→ YOUR GOAL: Transcribe the data below verbatim from the line with "synthFlopType = dfrtp_1" to the line with "drive_gt1_share_pct = 23.9". Include both of those lines.
*** Begin section ***
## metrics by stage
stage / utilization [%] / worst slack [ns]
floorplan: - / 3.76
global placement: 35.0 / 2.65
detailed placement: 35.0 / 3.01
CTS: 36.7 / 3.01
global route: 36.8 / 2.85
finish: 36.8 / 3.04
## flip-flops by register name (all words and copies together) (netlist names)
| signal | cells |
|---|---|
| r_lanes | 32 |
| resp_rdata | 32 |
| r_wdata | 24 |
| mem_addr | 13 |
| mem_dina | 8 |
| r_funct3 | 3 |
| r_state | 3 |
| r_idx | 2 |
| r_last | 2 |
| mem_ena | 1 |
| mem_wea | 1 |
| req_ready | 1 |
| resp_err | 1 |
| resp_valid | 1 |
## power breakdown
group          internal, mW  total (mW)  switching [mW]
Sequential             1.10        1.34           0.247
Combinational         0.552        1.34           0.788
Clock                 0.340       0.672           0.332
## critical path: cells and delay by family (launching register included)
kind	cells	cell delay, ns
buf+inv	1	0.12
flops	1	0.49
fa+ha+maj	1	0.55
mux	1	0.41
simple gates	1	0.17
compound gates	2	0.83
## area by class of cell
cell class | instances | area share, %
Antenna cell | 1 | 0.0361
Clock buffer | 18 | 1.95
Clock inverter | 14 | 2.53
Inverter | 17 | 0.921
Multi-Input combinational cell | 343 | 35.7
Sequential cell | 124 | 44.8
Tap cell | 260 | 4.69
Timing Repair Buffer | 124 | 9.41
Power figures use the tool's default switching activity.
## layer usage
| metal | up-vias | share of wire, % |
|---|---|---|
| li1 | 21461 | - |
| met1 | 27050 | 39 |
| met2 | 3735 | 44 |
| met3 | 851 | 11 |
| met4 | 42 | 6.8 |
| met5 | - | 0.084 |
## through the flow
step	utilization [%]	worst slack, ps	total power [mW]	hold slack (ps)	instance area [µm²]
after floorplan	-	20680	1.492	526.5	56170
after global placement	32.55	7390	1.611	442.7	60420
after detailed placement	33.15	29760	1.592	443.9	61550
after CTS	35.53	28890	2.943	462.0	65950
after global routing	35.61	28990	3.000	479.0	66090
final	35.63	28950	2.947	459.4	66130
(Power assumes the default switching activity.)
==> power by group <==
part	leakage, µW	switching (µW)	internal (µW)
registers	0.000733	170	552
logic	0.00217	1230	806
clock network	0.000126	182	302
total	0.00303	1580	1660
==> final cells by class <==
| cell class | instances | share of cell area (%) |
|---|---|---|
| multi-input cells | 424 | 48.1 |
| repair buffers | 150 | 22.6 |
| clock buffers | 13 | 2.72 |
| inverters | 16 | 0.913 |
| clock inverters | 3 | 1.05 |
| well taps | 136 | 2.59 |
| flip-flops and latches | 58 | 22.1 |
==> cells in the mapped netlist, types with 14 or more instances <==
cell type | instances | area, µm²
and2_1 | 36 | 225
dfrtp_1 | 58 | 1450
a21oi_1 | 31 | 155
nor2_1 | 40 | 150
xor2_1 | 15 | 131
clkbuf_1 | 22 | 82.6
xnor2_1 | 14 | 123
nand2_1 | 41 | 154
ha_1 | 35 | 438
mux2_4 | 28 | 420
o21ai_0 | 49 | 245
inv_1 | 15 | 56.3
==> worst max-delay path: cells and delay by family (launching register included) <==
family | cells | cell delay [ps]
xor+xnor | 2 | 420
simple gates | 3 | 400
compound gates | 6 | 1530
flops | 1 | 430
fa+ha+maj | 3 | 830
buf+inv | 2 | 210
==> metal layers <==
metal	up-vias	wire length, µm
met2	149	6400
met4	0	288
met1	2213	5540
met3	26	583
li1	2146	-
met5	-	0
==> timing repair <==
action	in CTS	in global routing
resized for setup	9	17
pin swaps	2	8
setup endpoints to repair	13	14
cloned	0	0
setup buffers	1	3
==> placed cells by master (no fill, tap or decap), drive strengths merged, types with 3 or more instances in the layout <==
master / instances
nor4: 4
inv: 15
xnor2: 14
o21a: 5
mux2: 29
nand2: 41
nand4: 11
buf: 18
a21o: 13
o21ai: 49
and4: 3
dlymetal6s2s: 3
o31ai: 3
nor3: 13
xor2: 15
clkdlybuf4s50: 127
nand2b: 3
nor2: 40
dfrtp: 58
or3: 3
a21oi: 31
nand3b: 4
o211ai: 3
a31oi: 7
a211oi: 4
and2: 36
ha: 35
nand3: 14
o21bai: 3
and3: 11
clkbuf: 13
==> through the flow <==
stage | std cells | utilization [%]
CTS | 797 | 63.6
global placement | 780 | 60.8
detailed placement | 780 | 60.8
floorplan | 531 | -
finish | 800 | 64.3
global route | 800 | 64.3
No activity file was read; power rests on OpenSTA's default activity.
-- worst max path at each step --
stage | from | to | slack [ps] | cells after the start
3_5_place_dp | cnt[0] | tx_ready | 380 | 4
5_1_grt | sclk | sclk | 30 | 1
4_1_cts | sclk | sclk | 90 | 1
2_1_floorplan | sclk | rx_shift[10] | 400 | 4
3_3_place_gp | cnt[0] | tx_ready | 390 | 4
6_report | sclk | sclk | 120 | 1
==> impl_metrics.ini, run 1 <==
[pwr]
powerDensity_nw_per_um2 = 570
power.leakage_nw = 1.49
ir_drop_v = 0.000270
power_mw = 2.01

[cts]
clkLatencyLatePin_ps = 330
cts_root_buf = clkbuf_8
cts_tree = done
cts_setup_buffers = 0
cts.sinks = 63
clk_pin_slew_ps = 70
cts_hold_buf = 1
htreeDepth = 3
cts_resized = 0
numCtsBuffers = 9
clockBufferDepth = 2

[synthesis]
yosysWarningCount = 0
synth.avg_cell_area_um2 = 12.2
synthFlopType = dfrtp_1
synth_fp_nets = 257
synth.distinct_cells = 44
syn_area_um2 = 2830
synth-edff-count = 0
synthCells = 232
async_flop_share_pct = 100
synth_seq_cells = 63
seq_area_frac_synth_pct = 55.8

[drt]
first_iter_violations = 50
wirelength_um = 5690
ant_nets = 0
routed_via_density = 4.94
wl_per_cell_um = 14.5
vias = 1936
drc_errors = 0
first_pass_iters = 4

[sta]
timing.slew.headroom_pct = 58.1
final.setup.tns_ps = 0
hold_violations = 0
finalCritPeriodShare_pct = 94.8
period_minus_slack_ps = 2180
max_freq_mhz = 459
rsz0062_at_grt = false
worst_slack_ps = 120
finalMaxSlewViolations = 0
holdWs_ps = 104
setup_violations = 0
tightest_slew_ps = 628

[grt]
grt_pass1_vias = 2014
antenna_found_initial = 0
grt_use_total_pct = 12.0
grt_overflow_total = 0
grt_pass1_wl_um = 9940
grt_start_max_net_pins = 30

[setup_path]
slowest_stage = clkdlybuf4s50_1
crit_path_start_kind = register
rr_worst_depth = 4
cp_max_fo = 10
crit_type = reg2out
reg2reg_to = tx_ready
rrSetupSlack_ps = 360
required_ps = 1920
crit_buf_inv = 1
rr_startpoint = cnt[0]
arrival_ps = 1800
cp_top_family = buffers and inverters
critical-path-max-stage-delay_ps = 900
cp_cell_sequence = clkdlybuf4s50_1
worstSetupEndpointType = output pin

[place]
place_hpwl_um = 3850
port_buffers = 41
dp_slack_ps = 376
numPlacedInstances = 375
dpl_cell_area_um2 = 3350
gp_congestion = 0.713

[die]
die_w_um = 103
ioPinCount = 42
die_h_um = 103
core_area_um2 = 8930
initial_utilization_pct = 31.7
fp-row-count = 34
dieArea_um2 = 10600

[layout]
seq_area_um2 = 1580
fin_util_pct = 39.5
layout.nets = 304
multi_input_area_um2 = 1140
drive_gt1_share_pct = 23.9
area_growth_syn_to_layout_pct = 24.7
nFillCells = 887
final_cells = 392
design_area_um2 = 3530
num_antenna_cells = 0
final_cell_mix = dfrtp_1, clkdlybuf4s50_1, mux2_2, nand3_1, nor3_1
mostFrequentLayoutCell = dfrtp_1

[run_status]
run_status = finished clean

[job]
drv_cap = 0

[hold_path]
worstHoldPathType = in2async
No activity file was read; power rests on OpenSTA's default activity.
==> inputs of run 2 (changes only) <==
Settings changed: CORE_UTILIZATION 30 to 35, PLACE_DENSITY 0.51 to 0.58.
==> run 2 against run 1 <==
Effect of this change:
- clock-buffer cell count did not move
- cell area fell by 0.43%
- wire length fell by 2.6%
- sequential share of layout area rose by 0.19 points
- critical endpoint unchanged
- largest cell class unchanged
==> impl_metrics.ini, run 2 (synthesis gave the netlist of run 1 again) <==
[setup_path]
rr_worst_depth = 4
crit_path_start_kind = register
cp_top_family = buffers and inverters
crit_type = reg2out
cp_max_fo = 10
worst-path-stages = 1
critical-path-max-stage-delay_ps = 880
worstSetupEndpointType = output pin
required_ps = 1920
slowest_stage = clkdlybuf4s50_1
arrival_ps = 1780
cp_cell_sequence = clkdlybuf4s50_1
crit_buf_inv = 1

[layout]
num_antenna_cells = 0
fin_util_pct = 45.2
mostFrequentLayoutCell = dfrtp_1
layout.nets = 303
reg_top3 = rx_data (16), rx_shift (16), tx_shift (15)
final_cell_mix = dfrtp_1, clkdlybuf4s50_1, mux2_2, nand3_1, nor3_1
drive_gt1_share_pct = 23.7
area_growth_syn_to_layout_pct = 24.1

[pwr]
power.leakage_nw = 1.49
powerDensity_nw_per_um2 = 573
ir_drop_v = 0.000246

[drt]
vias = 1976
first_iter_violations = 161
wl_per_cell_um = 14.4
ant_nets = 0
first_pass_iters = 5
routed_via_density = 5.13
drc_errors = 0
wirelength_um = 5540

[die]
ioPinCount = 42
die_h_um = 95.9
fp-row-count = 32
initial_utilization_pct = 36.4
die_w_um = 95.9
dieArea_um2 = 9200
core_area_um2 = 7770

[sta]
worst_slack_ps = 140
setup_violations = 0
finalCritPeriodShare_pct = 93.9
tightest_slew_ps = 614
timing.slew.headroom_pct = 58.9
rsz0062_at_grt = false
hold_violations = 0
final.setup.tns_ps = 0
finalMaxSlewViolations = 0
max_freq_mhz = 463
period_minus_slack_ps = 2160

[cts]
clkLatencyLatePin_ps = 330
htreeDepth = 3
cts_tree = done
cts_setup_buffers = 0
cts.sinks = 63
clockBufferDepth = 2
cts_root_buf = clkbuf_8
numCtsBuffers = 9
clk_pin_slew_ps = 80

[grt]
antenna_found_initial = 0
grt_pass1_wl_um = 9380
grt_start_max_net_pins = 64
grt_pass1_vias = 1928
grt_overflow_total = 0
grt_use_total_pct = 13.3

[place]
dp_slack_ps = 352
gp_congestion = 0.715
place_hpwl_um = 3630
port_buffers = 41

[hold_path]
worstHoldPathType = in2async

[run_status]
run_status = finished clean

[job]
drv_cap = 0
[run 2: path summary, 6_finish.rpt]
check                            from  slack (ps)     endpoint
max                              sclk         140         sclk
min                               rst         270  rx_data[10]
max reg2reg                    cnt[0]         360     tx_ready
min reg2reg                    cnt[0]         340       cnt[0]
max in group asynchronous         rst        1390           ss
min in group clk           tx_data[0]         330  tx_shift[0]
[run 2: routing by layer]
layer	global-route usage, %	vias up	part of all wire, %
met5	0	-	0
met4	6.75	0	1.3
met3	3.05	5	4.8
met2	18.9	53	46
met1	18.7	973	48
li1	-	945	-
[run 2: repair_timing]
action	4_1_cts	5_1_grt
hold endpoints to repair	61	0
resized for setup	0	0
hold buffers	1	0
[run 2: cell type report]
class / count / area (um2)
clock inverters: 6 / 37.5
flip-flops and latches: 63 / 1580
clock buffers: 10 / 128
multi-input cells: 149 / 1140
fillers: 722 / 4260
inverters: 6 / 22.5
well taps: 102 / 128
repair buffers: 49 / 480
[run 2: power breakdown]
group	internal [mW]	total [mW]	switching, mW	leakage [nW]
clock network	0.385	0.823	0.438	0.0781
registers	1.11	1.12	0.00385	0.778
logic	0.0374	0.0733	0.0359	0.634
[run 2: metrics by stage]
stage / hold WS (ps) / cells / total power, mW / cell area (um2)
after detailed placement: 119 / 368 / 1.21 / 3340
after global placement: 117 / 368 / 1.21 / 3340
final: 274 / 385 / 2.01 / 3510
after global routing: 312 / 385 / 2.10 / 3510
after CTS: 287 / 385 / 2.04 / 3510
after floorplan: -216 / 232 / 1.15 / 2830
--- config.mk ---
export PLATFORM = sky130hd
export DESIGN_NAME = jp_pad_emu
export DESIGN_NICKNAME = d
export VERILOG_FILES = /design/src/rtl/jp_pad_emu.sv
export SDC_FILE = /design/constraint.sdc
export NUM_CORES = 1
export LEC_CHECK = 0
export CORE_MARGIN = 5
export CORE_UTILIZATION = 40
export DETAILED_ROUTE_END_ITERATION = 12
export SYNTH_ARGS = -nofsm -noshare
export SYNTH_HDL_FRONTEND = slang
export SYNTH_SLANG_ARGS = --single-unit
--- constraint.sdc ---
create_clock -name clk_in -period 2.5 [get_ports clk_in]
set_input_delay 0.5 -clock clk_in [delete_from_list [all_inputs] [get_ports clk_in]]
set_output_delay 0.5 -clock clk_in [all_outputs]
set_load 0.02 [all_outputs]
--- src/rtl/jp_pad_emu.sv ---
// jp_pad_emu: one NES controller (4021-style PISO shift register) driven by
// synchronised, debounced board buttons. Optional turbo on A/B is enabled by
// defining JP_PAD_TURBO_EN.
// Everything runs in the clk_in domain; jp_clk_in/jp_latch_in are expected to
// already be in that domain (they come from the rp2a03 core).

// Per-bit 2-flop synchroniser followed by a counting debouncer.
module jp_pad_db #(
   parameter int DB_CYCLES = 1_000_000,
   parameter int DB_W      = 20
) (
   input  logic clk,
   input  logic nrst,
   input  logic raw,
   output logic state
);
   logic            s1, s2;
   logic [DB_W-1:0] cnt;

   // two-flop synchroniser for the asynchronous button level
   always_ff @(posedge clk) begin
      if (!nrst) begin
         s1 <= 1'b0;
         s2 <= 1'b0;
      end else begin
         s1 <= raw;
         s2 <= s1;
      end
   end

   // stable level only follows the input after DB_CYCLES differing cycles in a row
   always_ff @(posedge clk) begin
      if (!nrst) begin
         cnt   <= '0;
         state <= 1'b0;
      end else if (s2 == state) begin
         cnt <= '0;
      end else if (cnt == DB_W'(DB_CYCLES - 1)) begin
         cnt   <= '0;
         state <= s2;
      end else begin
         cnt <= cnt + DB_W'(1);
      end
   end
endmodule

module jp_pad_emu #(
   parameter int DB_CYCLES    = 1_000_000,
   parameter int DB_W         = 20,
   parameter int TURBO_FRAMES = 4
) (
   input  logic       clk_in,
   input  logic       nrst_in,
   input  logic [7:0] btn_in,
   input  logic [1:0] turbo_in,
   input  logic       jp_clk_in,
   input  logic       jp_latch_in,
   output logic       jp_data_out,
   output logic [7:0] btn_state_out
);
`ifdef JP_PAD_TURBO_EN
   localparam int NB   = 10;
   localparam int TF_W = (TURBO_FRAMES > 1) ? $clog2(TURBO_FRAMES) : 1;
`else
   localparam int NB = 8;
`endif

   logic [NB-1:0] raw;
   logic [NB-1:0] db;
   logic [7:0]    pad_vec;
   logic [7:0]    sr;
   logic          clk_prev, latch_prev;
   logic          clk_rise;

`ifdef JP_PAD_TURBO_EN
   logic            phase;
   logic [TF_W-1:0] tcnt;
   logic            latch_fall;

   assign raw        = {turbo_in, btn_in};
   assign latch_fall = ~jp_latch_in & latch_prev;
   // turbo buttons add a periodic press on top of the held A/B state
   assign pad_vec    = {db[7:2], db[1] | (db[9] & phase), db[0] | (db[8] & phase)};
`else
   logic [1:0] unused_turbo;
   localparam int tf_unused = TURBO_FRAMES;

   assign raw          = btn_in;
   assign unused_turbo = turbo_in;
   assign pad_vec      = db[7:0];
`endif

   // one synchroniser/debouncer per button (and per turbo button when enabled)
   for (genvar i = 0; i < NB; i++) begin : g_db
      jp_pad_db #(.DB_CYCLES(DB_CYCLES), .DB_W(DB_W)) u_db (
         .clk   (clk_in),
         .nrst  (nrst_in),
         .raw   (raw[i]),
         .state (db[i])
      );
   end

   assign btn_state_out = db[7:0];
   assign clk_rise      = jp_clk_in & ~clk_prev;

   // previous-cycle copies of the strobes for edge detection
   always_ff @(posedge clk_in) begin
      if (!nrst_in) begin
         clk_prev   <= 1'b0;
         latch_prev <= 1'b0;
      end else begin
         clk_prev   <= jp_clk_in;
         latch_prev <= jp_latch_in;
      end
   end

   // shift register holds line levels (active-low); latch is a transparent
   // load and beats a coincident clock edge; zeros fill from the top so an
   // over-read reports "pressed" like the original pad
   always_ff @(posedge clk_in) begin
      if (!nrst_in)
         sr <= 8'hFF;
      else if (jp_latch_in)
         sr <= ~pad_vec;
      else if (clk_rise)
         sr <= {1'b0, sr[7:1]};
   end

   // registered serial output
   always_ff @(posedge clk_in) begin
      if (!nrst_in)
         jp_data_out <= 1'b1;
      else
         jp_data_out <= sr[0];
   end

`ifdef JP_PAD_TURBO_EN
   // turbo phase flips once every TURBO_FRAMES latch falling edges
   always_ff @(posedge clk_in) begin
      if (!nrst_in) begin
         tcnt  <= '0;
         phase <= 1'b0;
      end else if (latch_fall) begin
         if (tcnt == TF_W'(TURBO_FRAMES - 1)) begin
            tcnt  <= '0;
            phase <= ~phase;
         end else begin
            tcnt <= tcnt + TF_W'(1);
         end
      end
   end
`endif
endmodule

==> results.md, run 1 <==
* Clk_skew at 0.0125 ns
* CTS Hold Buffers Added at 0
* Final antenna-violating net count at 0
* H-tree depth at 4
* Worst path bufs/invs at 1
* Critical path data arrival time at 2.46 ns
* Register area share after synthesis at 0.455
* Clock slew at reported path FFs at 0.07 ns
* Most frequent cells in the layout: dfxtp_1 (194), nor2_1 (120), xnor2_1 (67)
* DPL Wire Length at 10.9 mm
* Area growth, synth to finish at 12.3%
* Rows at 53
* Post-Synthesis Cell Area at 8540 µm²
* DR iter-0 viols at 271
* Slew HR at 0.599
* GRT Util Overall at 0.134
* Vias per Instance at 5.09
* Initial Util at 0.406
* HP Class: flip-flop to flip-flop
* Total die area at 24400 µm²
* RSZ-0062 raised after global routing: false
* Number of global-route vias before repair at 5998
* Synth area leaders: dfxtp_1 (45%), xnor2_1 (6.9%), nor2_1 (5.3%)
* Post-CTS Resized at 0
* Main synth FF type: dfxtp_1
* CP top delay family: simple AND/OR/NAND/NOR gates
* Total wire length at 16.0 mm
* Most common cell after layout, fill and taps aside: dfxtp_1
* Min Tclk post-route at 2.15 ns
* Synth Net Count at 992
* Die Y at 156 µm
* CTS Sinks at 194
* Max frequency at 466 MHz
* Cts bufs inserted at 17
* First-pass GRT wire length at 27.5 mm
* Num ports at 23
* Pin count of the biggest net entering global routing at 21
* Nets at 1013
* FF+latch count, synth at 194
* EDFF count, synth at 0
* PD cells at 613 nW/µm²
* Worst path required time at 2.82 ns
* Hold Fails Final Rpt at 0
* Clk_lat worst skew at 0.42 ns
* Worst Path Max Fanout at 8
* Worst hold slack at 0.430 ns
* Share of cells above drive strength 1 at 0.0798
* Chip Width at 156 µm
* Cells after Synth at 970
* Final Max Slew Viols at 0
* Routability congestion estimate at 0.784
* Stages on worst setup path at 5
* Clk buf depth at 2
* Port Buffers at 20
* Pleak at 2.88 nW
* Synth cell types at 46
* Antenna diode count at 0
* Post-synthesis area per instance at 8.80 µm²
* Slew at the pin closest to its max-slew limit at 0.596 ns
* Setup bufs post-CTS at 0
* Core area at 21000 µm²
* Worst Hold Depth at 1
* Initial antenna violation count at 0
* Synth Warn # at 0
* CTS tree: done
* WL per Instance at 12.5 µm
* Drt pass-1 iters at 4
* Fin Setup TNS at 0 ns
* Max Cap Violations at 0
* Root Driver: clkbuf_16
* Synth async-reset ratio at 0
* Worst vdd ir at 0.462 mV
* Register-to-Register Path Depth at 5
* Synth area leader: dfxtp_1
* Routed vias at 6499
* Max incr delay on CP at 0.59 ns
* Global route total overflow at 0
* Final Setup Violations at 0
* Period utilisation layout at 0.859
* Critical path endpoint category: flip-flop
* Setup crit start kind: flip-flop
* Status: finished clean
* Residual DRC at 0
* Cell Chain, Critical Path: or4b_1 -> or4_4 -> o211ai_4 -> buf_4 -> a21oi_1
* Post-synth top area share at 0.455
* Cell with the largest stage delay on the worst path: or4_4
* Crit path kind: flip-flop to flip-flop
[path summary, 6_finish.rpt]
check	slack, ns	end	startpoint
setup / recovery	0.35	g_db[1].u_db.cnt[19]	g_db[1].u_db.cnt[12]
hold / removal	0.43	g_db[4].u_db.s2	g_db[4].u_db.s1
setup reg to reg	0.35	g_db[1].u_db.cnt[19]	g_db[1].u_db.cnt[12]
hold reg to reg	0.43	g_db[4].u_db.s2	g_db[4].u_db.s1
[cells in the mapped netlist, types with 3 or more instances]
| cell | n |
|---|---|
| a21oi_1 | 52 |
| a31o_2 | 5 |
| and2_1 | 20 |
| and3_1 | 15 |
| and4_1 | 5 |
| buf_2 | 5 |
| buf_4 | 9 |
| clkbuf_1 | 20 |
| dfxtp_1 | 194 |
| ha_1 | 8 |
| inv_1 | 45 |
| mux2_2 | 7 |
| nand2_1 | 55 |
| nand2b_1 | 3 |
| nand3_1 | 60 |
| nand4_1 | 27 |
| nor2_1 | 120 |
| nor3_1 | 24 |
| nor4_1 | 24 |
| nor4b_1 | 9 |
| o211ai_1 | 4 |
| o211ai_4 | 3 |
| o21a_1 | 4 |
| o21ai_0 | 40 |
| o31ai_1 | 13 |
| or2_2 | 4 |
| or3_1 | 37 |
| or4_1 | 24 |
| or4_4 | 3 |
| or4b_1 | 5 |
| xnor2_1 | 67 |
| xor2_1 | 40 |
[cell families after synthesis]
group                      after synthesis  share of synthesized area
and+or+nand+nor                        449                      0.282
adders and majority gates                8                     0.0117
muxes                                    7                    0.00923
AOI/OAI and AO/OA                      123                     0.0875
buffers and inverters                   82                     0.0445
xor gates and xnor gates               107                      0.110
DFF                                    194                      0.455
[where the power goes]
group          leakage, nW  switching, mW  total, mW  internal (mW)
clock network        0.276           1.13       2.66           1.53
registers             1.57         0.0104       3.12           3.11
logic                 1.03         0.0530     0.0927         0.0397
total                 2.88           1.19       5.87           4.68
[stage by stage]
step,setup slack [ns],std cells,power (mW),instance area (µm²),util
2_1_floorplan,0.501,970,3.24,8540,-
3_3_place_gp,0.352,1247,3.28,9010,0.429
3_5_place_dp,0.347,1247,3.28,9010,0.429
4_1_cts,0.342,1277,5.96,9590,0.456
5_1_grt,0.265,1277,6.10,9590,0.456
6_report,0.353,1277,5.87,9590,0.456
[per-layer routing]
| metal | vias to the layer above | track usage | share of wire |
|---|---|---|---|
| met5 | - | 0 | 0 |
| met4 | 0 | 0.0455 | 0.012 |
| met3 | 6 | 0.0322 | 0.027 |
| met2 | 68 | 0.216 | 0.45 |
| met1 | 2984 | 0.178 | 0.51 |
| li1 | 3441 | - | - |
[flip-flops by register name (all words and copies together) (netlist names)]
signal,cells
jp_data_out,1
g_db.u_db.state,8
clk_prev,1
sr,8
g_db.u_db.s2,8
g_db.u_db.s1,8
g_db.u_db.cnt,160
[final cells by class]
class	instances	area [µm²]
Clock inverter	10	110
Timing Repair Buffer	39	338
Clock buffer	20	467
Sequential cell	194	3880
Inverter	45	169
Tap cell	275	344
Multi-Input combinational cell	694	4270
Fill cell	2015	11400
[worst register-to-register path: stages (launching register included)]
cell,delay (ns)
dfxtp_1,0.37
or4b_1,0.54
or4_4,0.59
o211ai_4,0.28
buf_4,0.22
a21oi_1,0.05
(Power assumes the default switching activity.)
*** End section ***
→ RESPONSE AREA:
synthFlopType = dfrtp_1
synth_fp_nets = 257
synth.distinct_cells = 44
syn_area_um2 = 2830
synth-edff-count = 0
synthCells = 232
async_flop_share_pct = 100
synth_seq_cells = 63
seq_area_frac_synth_pct = 55.8

[drt]
first_iter_violations = 50
wirelength_um = 5690
ant_nets = 0
routed_via_density = 4.94
wl_per_cell_um = 14.5
vias = 1936
drc_errors = 0
first_pass_iters = 4

[sta]
timing.slew.headroom_pct = 58.1
final.setup.tns_ps = 0
hold_violations = 0
finalCritPeriodShare_pct = 94.8
period_minus_slack_ps = 2180
max_freq_mhz = 459
rsz0062_at_grt = false
worst_slack_ps = 120
finalMaxSlewViolations = 0
holdWs_ps = 104
setup_violations = 0
tightest_slew_ps = 628

[grt]
grt_pass1_vias = 2014
antenna_found_initial = 0
grt_use_total_pct = 12.0
grt_overflow_total = 0
grt_pass1_wl_um = 9940
grt_start_max_net_pins = 30

[setup_path]
slowest_stage = clkdlybuf4s50_1
crit_path_start_kind = register
rr_worst_depth = 4
cp_max_fo = 10
crit_type = reg2out
reg2reg_to = tx_ready
rrSetupSlack_ps = 360
required_ps = 1920
crit_buf_inv = 1
rr_startpoint = cnt[0]
arrival_ps = 1800
cp_top_family = buffers and inverters
critical-path-max-stage-delay_ps = 900
cp_cell_sequence = clkdlybuf4s50_1
worstSetupEndpointType = output pin

[place]
place_hpwl_um = 3850
port_buffers = 41
dp_slack_ps = 376
numPlacedInstances = 375
dpl_cell_area_um2 = 3350
gp_congestion = 0.713

[die]
die_w_um = 103
ioPinCount = 42
die_h_um = 103
core_area_um2 = 8930
initial_utilization_pct = 31.7
fp-row-count = 34
dieArea_um2 = 10600

[layout]
seq_area_um2 = 1580
fin_util_pct = 39.5
layout.nets = 304
multi_input_area_um2 = 1140
drive_gt1_share_pct = 23.9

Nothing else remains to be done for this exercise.